BDNF has different effects, depending on the brain region. It’s pretty safe to say that increasing BDNF output in any area will have a protective or optimizing effect. Let’s go back to the role of GABA. Remember that this is an inhibitory NT, which tones down brain, and nervous system, activity.
One part of the nervous system where GABA plays a really important role is the parasympathetic nervous system. You may be familiar with what is called the fight or flight response. This is a system-wide response to perceived threats, resulting in activation and readiness to, well, fight or flee. There is a big chunk of your nervous system dedicated to these actions like fight or flight, that you don’t have to control consciously. This portion of the nervous system, called the autonomic nervous system, consists of portions of the brain just above the spinal cord, and nerves there which run into the rest of the body. There are two opposing parts of the autonomic nervous system; one, controlling fight or flight, is the sympathetic system. By now you may have guessed that the parasympathetic system is the balancing act, cleverly termed ‘rest and digest’ for its ability to counter the activation of the sympathetic branch.
Now we can go back to GABA by way of the vagus nerve. This is the major nerve of the autonomic system, and the longest nerve in the body. It starts out in the lower regions of the brain, and reaches to the lungs, heart, and gut, among other destinations. (Vagus comes from the Latin word for wanderer, and this nerve, and its branches, do wander around the thorax and abdomen.)

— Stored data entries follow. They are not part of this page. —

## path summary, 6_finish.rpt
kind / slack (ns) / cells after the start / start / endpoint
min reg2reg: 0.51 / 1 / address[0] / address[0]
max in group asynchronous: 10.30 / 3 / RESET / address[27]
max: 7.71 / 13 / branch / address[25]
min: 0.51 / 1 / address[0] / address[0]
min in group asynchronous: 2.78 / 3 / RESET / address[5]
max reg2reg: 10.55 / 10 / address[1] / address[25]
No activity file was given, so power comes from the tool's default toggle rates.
## design/flow/run.sh

```bash
#!/bin/bash
# OpenROAD 26Q1-2900-gdf79404cd8, Yosys 0.63+post, stock flow scripts
make -C /OpenROAD-flow-scripts/flow DESIGN_CONFIG=/design/flow/config.mk WORK_HOME=/design/flow/orfs finish
```

## design/flow/config.mk

```make
export PLATFORM = sky130hd
export DESIGN_NAME = ALU
export DESIGN_NICKNAME = ALU
export VERILOG_FILES = /design/flow/design.v
export SDC_FILE = /design/flow/constraint.sdc
export NUM_CORES = 4
export LEC_CHECK = 1
export CORE_UTILIZATION = 40
```

## design/flow/constraint.sdc

```tcl
current_design ALU

set clk_period 13.9
set clk_io_pct 0.2

create_clock -name clk0 -period $clk_period

set non_clock_inputs [all_inputs -no_clocks]
set_input_delay [expr $clk_period * $clk_io_pct] -clock clk0 $non_clock_inputs
set_output_delay [expr $clk_period * $clk_io_pct] -clock clk0 [all_outputs]
```

## design/flow/design.v

```verilog
module ALU (
    input wire [3:0]ALUop,
    input wire [31:0]A,
    input wire [31:0]B,
    output reg branch,
    output reg [31:0]C
);
    reg signed  [31:0] sA;
    reg         [31:0] usA;
    reg signed  [31:0] sB;
    reg         [31:0] usB;
    reg         [32:0] temp;
    reg         [33:0] temp2;
    always @(*) begin
        sA=A;
        usA=A;
        sB=B;
        usB=B;
    end
    always @(*) begin
        case (ALUop)
            4'b0000:begin
                C=sA+sB;
                branch=0;
            end
            4'b0001:begin
                C=sA+(~sB+1'b1);
                branch=0;
            end
            4'b0010:begin
                C=sA&sB;
                branch=0;
            end
            4'b0011:begin
                C=sA|sB;
                branch=0;
            end
            4'b0100:begin
                C=sA^sB;
                branch=0;
            end
            4'b0101:begin
                C=sA<<sB[4:0];
                branch=0;
            end
            4'b0110:begin
                C=sA>>sB[4:0];
                branch=0;
            end
            4'b0111:begin
                C=sA>>>sB[4:0];
                branch=0;
            end
            4'b1000,4'b1001,4'b1010,4'b1011,4'b1100,4'b1101,4'b1110,4'b1111:begin
                case (ALUop[2:0])
                    3'b000:begin
                        temp=sA-sB;
                        case (temp[32])
                            0: C=0;
                            1: C=1;
                            default: C=0;
                        endcase
                        branch=0;
                    end 
                    3'b001:begin
                        temp2=usA-usB;
                        case (temp2[33])
                            0: C=0;
                            1: C=1;
                            default: C=0;
                        endcase
                        branch=0;
                    end 
                    3'b010:begin
                        if (A[31]==B[31]&&A[30]==B[30]&&
                            A[29]==B[29]&&A[28]==B[28]&&
                            A[27]==B[27]&&A[26]==B[26]&&
                            A[25]==B[25]&&A[24]==B[24]&&
                            A[23]==B[23]&&A[22]==B[22]&&
                            A[21]==B[21]&&A[20]==B[20]&&
                            A[19]==B[19]&&A[18]==B[18]&&
                            A[17]==B[17]&&A[16]==B[16]&&
                            A[15]==B[15]&&A[14]==B[14]&&
                            A[13]==B[13]&&A[12]==B[12]&&
                            A[11]==B[11]&&A[10]==B[10]&&
                            A[9]==B[9]&&A[8]==B[8]&&
                            A[7]==B[7]&&A[6]==B[6]&&
                            A[5]==B[5]&&A[4]==B[4]&&
                            A[3]==B[3]&&A[2]==B[2]&&
                            A[1]==B[1]&&A[0]==B[0]) begin
                            branch=1;
                        end else begin
                            branch=0;
                        end
                        C=0;
                    end 
                    3'b011:begin
                        if (A[31]==B[31]&&A[30]==B[30]&&
                            A[29]==B[29]&&A[28]==B[28]&&
                            A[27]==B[27]&&A[26]==B[26]&&
                            A[25]==B[25]&&A[24]==B[24]&&
                            A[23]==B[23]&&A[22]==B[22]&&
                            A[21]==B[21]&&A[20]==B[20]&&
                            A[19]==B[19]&&A[18]==B[18]&&
                            A[17]==B[17]&&A[16]==B[16]&&
                            A[15]==B[15]&&A[14]==B[14]&&
                            A[13]==B[13]&&A[12]==B[12]&&
                            A[11]==B[11]&&A[10]==B[10]&&
                            A[9]==B[9]&&A[8]==B[8]&&
                            A[7]==B[7]&&A[6]==B[6]&&
                            A[5]==B[5]&&A[4]==B[4]&&
                            A[3]==B[3]&&A[2]==B[2]&&
                            A[1]==B[1]&&A[0]==B[0]) begin
                            branch=0;
                        end else begin
                            branch=1;
                        end
                        C=0;
                    end 
                    3'b100:begin
                        temp=sA-sB;
                        case (temp[32])
                            0: branch=0;
                            1: branch=1;
                            default: branch=0;
                        endcase
                        C=0;
                    end 
                    3'b101:begin
                        temp2=usA-usB;
                        case (temp2[33])
                            0: branch=0;
                            1: branch=1;
                            default: branch=0;
                        endcase
                        C=0;
                    end 
                    3'b110:begin
                        temp=sA-sB;
                        case (temp[32])
                            0: branch=1;
                            1: branch=0;
                            default: branch=0;
                        endcase
                        C=0;
                    end 
                    3'b111:begin
                        temp2=usA-usB;
                        case (temp2[33])
                            0: branch=1;
                            1: branch=0;
                            default: branch=0;
                        endcase
                        C=0;
                    end 
                    default: begin
                        C=0;
                        branch=0;
                    end
                endcase
            end
            default: begin
                C=0;
                branch=0;
            end
        endcase
    end    
endmodule
```

==> results.toml <==
# yosys + openroad results
[yosys]
top_cells_by_area = "ha_1 13%, mux4_2 9.3%, a21oi_1 4.9%"
avgSynthCellArea_sq_um = 7.22
ys_chip_area_sq_um = 9430
syn_inst = 1306
synthesis.area_sq_um = 9430
ys_seq_share_pct = 0
largest_area_cell = "ha_1"
synth_top_area_share_pct = 12.9
ys_cells = 1306
yosysUniqueCellTypes = 88
yosysWarnings = 1

[route]
via_count = 10995
drt_iter0_drc = 1044
via_per_inst = 6.67
wl_mm = 43.9
antenna-diode-count = 0
wire_per_inst_microns = 26.7
dr.pass1.iters = 5
antenna_left = 0
drcViolationCount = 0

[die]
fp-row-count = 55
die-area_sq_um = 24200
coreArea_sq_um = 22800
fp_util_pct = 41.3
die_x_microns = 156
die_h_microns = 156
io-pin-count = 101

[setup_path]
cp.arrival_ns = 7.14
crit_type = "in -> out"
cp-end-kind = "output pin"
crit_family = "AND-OR/OR-AND gates"
max_stage_delay_ns = 0.57
path_max_fanout = 51
worst-path-buf-inv = 5
cp_cell_sequence = "buf_2, buf_4, inv_1, buf_4, ha_1, o211ai_1, o21ai_0, o2111a_1, o211ai_1, a32oi_1, o21ba_2, a311oi_1, a211oi_1, clkdlybuf4s50_1"
cpMaxStageDelayCell = "ha_1"
crit_required_ns = 11.12
start_kind = "input pin"

[sta]
layout_min_cycle_time_ns = 9.92
hold_viol_final = 0
timing.slew.headroom_pct = 36.4
setup_tns_ns = 0
tightestPinTransition_ns = 0.947
fin_crit_sh_pct = 71.4
max_freq_mhz = 101
rsz0062_at_grt = "no"
setup_violations = 0
drv_slew = 0

[cells_and_area]
n_sequential_cell = 0
fillCellCount = 2429
drive_gt1_share_pct = 9.89
final_util_pct = 45.6
syn2layout_area_growth_pct = 10.6
clkbuf_count = 0
seq_area_sq_um = 0
logic_area_sq_um = 8440

[flow_run]
warnings = 97
drv_cap = 0

[clock_network]
post-cts-setup-buffers = 0
cts_hold_buffers = 0
cts_resized = 0

[global_route]
grt_max_degree = 76
grt_pass1_wl_mm = 65.8
grt_pass1_vias = 10177
antenna_found_initial = 1
gr-total-overflow = 0
grt_usage_pct = 37.1

[status]
status = "finished clean"

[pwr]
vdd_drop_max_v = 0.0000207
power_density_nw_per_um2 = 40.3
leakagePower_uw = 0.00424

[place]
place_hpwl_mm = 34.1
port-buffer-count = 101
gp_congestion = 1.03

[worst_hold_path]
hp-class = "in -> out"
<file path="/design/flow/config.mk">
export PLATFORM = sky130hd
export DESIGN_NAME = RF
export DESIGN_NICKNAME = RF
export VERILOG_FILES = /design/flow/design.v
export SDC_FILE = /design/flow/constraint.sdc
export NUM_CORES = 4
export LEC_CHECK = 1
export CORE_UTILIZATION = 50
</file>
<file path="/design/flow/constraint.sdc">
current_design RF

set clk_period 15.5
set clk_io_pct 0.2

create_clock -name clk0 -period $clk_period [get_ports {clk}]

set non_clock_inputs [all_inputs -no_clocks]
set_input_delay [expr $clk_period * $clk_io_pct] -clock clk0 $non_clock_inputs
set_output_delay [expr $clk_period * $clk_io_pct] -clock clk0 [all_outputs]
</file>
<file path="/design/flow/design.v">
module RF (
    input wire clk,
    input wire rst,
    input wire RFWr,
    input wire [31:0]rR1,
    input wire [31:0]rR2,
    input wire [31:0]wR,
    input wire [31:0]wD,
    output reg [31:0]rD1,
    output reg [31:0]rD2,
    output wire [31:0]result
);
    assign result=x[19];
    reg [31:0]x[31:0];
    always @(*) begin
        if (rR1==0) begin
            rD1=0;
        end else begin
            rD1=x[rR1];
        end
    end
    always @(*) begin
        if (rR2==0) begin
            rD2=0;
        end else begin
            rD2=x[rR2];
        end
    end
    always @(posedge clk) begin
        if (rst==1'b1) begin
            x[0]=0;
            x[1]=0;
            x[2]=0;
            x[3]=0;
            x[4]=0;
            x[5]=0;
            x[6]=0;
            x[7]=0;
            x[8]=0;
            x[9]=0;
            x[10]=0;
            x[11]=0;
            x[12]=0;
            x[13]=0;
            x[14]=0;
            x[15]=0;
            x[16]=0;
            x[17]=0;
            x[18]=0;
            x[19]=0;
            x[20]=0;
            x[21]=0;
            x[22]=0;
            x[23]=0;
            x[24]=0;
            x[25]=0;
            x[26]=0;
            x[27]=0;
            x[28]=0;
            x[29]=0;
            x[30]=0;
            x[31]=0;
        end
        else if (RFWr==1) begin
            x[wR]=wD;
        end
    end
endmodule
</file>
<file path="/design/flow/run.sh">
#!/bin/bash
# OpenROAD 26Q1-2900-gdf79404cd8, Yosys 0.63+post, stock flow scripts
make -C /OpenROAD-flow-scripts/flow DESIGN_CONFIG=/design/flow/config.mk WORK_HOME=/design/flow/orfs finish
</file>
==> design notes <==
The run finished with clean final reports. Internal portion of total power: 5.04 mW. The worst setup path is launched from a primary input.

From synthesis to final layout, the design area changed by 12.8%. The floorplan step defined a die boundary enclosing 112000 µm².

Per the timing report, the biggest fanout along the worst path comes to 80. The worst hold slack is 3.35 ns. For the area of the mapped netlist, the log shows 55100 µm². Total track usage: 37.7%. Hold repair after CTS inserted 0 buffers. STA classifies the critical path endpoint as an output pin. The cell sitting at the root of the clock tree is a sky130_fd_sc_hd__clkbuf_16.

Summed over all nets, the half-perimeter wirelength after detailed placement is 108 mm. Input and output buffers added on the ports amount to 199. The core outline area is 109000 µm², and the OpenROAD warning count is 53. The number of antenna violations at the first check in global routing is 3, and the power dissipated by switching net loads is 1.66 mW.

For this run, the share of the core covered by cells in the final layout is 57.0%. After synthesis, the largest family of logic cells by area is multiplexers. The run gives 95.0 MHz as the highest achievable clock rate. The largest vdd supply drop is 89.6 µV.

Max-slew check failures listed in the final report amount to 0. With the async set or reset register ratio after synthesis at 0%, the portion of synthesized cell area occupied by the leading cell type is 55.8%. The clock network power share is 38.4%. The largest total area in the synthesized netlist belongs to sky130_fd_sc_hd__edfxtp_1. Looking at the clock tree report, the maximum root-to-sink buffer count equals 3. The via-per-instance ratio came out at 6.50. The run gives 1.06 ns for the actual transition at the worst max-transition pin. The post-route netlist has 18.3% of its cells at a drive strength greater than 1.

Setup total negative slack on the finished layout was measured at 0 ns. The cell depth of the worst hold path was 3. The run gives 28.9% for the headroom to the max-slew limit.

For the site row count, the log shows 121. TritonCTS built the clock tree. For this run, the leading register cell type out of synthesis is sky130_fd_sc_hd__edfxtp_1. The arrival time of data at the worst endpoint is listed as 7.43 ns. For reference, the post-synthesis area per instance comes to 14.1 µm². At the end of routability-driven placement, the weighted congestion stood at 0.932.

Per the post-route antenna check, the number of violating nets is 0. The switching portion of total power was 24.7%; the count of H-tree levels built during CTS was 3. The register with the most flip-flops in the layout has 1024 of them. The clock-pin slew of the registers on the worst-case setup and hold paths came out at 0.06 ns. The post-route standard cell area excluding fillers came out at 62200 µm². Yosys reports a chip area of 55100 µm². The tools report the cell count after synthesis as 3915. Buffers added to address setup during post-CTS repair amount to 0.

The post-synth register bit count is 1024. Before placement the cells fill 50.5% of the core. The routed design shows a wire length per standard cell of 34.0 µm. Via count of the first global-routing pass: 39500.

Setup repair after global routing left no endpoint under its margin. The leakage power total is 22.1 nW, and the via total after detailed routing is 36000. Counting endpoints that fail hold in the final report gives 0. The register share after synthesis is 55.8%. Post-CTS repair ended up resizing 0 cells. The die is 334 µm wide. The final timing report derives a shortest allowable period of 10.53 ns. The xor and xnor fraction of the mapped netlist area was 0%.

For the worst setup path, the data required time is 12.40 ns. Summed over all layers, the routed wires come to 188 mm. The detailed router finished its first iteration with 2130 violations.

The synthesis report lists the most area-consuming cells as sky130_fd_sc_hd__edfxtp_1 56%, sky130_fd_sc_hd__mux4_2 14%, sky130_fd_sc_hd__and2_1 12%, sky130_fd_sc_hd__mux2i_1 6.5%, sky130_fd_sc_hd__a221oi_1 2.8%. Area fraction in and, or, nand and nor cells after synthesis: 13.9%. The run gives 12.9% for the combinational group share of total power.

The run gives 5540 for the tally of non-filler cells in the final layout. In the setup report, the worst path falls into the class primary input to output pin. The first global-routing pass estimated 267 mm of wire.

The total number of yosys warnings is 1, and the number of max-capacitance violations reported is 0. Entering global routing, the biggest net connects 81 pins. The logs give 58700 µm² for the instance area after placement and 6 for the number of optimization iterations in the first detailed-route pass. The top cell types in the final layout, fill and taps aside, are 1024 x sky130_fd_sc_hd__and2_1, 1024 x sky130_fd_sc_hd__edfxtp_1, 358 x sky130_fd_sc_hd__mux2i_1.

After detailed routing, the number of remaining DRC violations is 0. With the fraction of synthesized area in multiplexers at 20.4%, the vertical die dimension is 334 µm. With the part of the cycle the worst path needs at 67.9%, the post-synth tally of flip-flops with integrated enable is 1024. The area share of fa/ha/maj cells after synthesis works out to 0%. Counting every sink on the clock net gives 1024. The logs give 227 for the I/O pin count and 48.8% for the sequential power share. The path category of the worst min-delay check is primary input to register. The detailed placer reported the number of placed instances as 5329. Number of buffers created by CTS: 113.

Setup violations remaining at the end of the flow were counted as 0. Yosys stat counts 3915 cells in the synthesized netlist. The share of synthesized cell area in and-or and or-and compound cells was 6.64%; the remaining global-route overflow was 0.

Counting distinct cell types in the post-synthesis netlist gives 36. Per the summary, power density relative to cell area is 108 nW/µm².
[through the flow]
stage          setup slack [ns]  power [mW]
6_report                   4.97        6.70
5_1_grt                    4.80        6.89
4_1_cts                    5.11        6.72
3_5_place_dp               5.09        4.17
3_3_place_gp               5.14        4.15
2_1_floorplan              7.65        3.79
[power by group through the flow]
stage | Combinational (mW) | Sequential (mW) | Clock [mW]
after CTS | 0.852 | 3.27 | 2.60
after global routing | 0.905 | 3.29 | 2.69
final | 0.862 | 3.27 | 2.57
[worst max-delay path, cell delays in order]
cell                              delay [ns]
sky130_fd_sc_hd__buf_8                  0.50
sky130_fd_sc_hd__buf_12                 0.47
sky130_fd_sc_hd__buf_4                  0.62
sky130_fd_sc_hd__buf_4                  0.68
sky130_fd_sc_hd__mux2i_1                0.16
sky130_fd_sc_hd__a221oi_1               0.64
sky130_fd_sc_hd__a22oi_1                0.15
sky130_fd_sc_hd__a311oi_1               0.35
sky130_fd_sc_hd__clkdlybuf4s50_1        0.54
[kinds of logic (layout without fill, tap and decap cells)]
kind of cell | Yosys count | count (layout)
AND/OR/NAND/NOR | 1294 | 1294
flip-flops | 1024 | 1024
multiplexers | 699 | 699
AND-OR/OR-AND | 477 | 477
buffers and inverters | 421 | 569
other | 0 | 1
[path summary, 6_finish.rpt]
kind | startpoint | endpoint | slack [ns]
min | wD[12] | x[21][12] | 3.35
max | rR2[1] | rD2[31] | 4.97
[cell usage after synthesis, drive strengths merged, types with 24 or more instances]
master / number
edfxtp: 1024
a311oi: 25
and2: 1026
a221oi: 179
mux4: 340
a22o: 39
or2: 33
nand2: 137
a21oi: 24
a22oi: 72
mux2i: 358
buf: 117
a221o: 25
nor2: 41
o21ai: 105
clkbuf: 301
[layer usage]
layer / vias up / track usage, % / wire length, µm / part of all wire [%]
met4: 14 / 16.0 / 10700 / 5.7
met1: 17300 / 43.6 / 57600 / 31
met3: 523 / 30.2 / 35700 / 19
met2: 2984 / 52.1 / 83500 / 44
li1: 15200 / - / - / -
met5: - / 4.52 / 598 / 0.32
[layout make-up]
type / instances / area [µm²]
fill: 8137 / 46900
sequential: 1024 / 30700
multi-input combinational: 2470 / 22800
timing repair buffer: 356 / 3230
clock buffer: 140 / 2990
tap: 1476 / 1850
clock inverter: 70 / 531
inverter: 3 / 13.8
antenna: 1 / 2.50
Power and IR drop assume default switching activity.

Activity of GABA-producing neurons in the vagus nerve calms the many organs that it reaches. Think of slowing your breathing, or heart rate, after being alarmed by some external stressor, such as a driver suddenly cutting you off, terrifying you in traffic. Perhaps counter-intuitively, a low level of sympathetic arousal occurs during exercise. The action of the parasympathetic system in recovering from these stresses is really important in maintaining cardiovascular health.
If you want to dive more deeply into the vagus nerve, this geeky neuroanatomy video will get you started. You can appreciate the many body locations it reaches, and also that information flows both to these organs (the ‘efferent’ path that the narrator describes) and back to the brain (the ‘afferent’ pathways). You may also be aware that there is a huge and diverse field of good research and (IMHO) wild speculation on how to engage the vagus nerve for a plethora of effects ranging from sleep to weight loss to addiction and trauma recovery.
Enter the fasting story. (And don’t forget exercise too.) These two activities directly calm and optimize a bunch of heart and lung functions by their role(s) in increasing BDNF output, and thereby optimizing GABA levels, in the vagus nerve.
And post script: as I was posting this, I saw a new study, not peer-reviewed (i.e. not subjected to the usual pre-publication critique of the typical scientific study), claiming that IF increases risk of heart disease. But, the devil is in the details, and this particular study suffers from a lot of those- so don’t dismiss IF!
Hi Beth, I thought of you on reading this article in the NYTimes this am
https://www.nytimes.com/2024/03/25/world/europe/italy-aging-valter-longo.html?ugrp=u&unlocked_article_code=1.fU0.QeAO.kZ6bLzYmonno&smid=url-share
Thanks for this piece Beth. I have been interested in BDNF and GABA for a while now and taking steps to improve, like exercise, nutrition and supplements but I will take a look at the video as well. I know that IF works miracles for lots of things.